Na Saúde, nesta década perdida, não se fez o suficiente para evitar que o país perdesse a vantagem comparativa de ser um destino turístico sem doenças endémicas. Permitiu-se que o paludismo, paulatinamente, assentasse arraiais em algumas ilhas e que Cabo Verde virasse notícia internacional com a epidemia da dengue. Por outro lado, não se imprimiu um impulso estratégico ao sector que capacitasse o país para responder às doenças de uma população com maior esperança de vida e, ao mesmo tempo, se posicionasse para responder as demandas do turismo residencial, virado para população envelhecida da Europa.
Na Justiça, o agendamento da discussão dos Estatutos dos Magistrados, para Outubro de 2010, mostra como a década foi perdida. A insistência do PAICV em manter juízes de nomeação política no Supremo Tribunal de Justiça, à revelia da Constituição da República, efectivamente bloqueou a instalação do Tribunal Constitucional e impediu que se desse passos seguros para uma verdadeira independência do poder judicial.
Um olhar pela comunicação social de Cabo Verde deixa claro que aí também foi uma década perdida. A autocensura reina. Ao longo dos anos o Governo moveu-se para cercear manifestações de pluralismo. Preparava o palco para a enxurrada de propaganda que está sufocar o país, com os recursos do Estado, na campanha eleitoral que há muito iniciou. Vê-se isso todos os dias na televisão pública.
Há dias Hillary Clinton avisava em Cracóvia, na Polónia contra a tentação de certos líderes das novas democracias de pôr a sociedade civil numa espécie de torno de aço, sufocando o espírito humano e esvaziando o pluralismo. E sem sociedade civil, disse ela, não há democracia.
Na ocasião, Hillary Clinton denunciou a tentativa de certos governos em fazer as pessoas subservientes ao Estado em vez de ser o Estado a servir o povo. Precisamente o que vem acontecendo nesta década.
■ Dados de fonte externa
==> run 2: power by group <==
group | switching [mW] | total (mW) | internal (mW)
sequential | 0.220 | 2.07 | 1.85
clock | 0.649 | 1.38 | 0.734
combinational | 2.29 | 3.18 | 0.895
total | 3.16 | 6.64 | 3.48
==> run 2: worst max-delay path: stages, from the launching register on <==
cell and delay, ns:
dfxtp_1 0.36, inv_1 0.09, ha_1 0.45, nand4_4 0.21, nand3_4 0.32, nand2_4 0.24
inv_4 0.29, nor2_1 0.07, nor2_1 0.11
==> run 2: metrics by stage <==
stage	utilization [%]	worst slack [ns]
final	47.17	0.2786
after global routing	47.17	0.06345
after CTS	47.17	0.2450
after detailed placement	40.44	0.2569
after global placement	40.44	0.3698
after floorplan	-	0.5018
[config.mk]
export PLATFORM = sky130hd
export DESIGN_NAME = split_result_merger
export DESIGN_NICKNAME = d
export VERILOG_FILES = /design/src/rtl/split_merge_pkg.sv /design/src/rtl/split_tag_fifo.sv /design/src/rtl/split_result_merger.sv
export SDC_FILE = /design/constraint.sdc
export NUM_CORES = 1
export LEC_CHECK = 0
export BUFFER_PORTS_ARGS = -buffer_cell sky130_fd_sc_hd__buf_2
export CAP_MARGIN = 20
export CORE_MARGIN = 3
export CORE_UTILIZATION = 50
export DETAILED_ROUTE_END_ITERATION = 6
export PLACE_DENSITY_LB_ADDON = 0.2
export SYNTH_ARGS = -nofsm -noshare
export SYNTH_HDL_FRONTEND = slang
export SYNTH_SLANG_ARGS = --single-unit
[constraint.sdc]
create_clock -name clk -period 2.9 [get_ports clk]
set_clock_uncertainty 0.05 [all_clocks]
set_input_delay 0.58 -clock clk [delete_from_list [all_inputs] [get_ports clk]]
set_output_delay 0.58 -clock clk [all_outputs]
set_load 0.02 [all_outputs]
O Governo esforçou-se por convencer os caboverdianos que se pode viver da ajuda internacional com dignidade, sem preocupação real com a criação de uma estrutura produtiva própria. E que, por isso, os governos devem ser avaliados pelo que conseguem captar da generosidade dos outros. Mesmo que, ficando por esse modelo de gestão de fluxos externos, uns acabem por ficar com mais, aumentando as desigualdades sociais e condenando o país a um desemprego permanente de mais de 20%.
Resumindo, nesta década de governação o PAICV faltou no seu dever ao povo de Cabo Verde. Esforçou-se por diminuir a Liberdade, fustigou de todos os lados o Estado de Direito e não contribuiu para a prosperidade desejada. Falhou completamente nas metas de crescimento e emprego que se impôs e desperdiçou oportunidades que podiam ter permitido aos caboverdianos, em todas as ilhas, perspectivar hoje o futuro com uma outra certeza.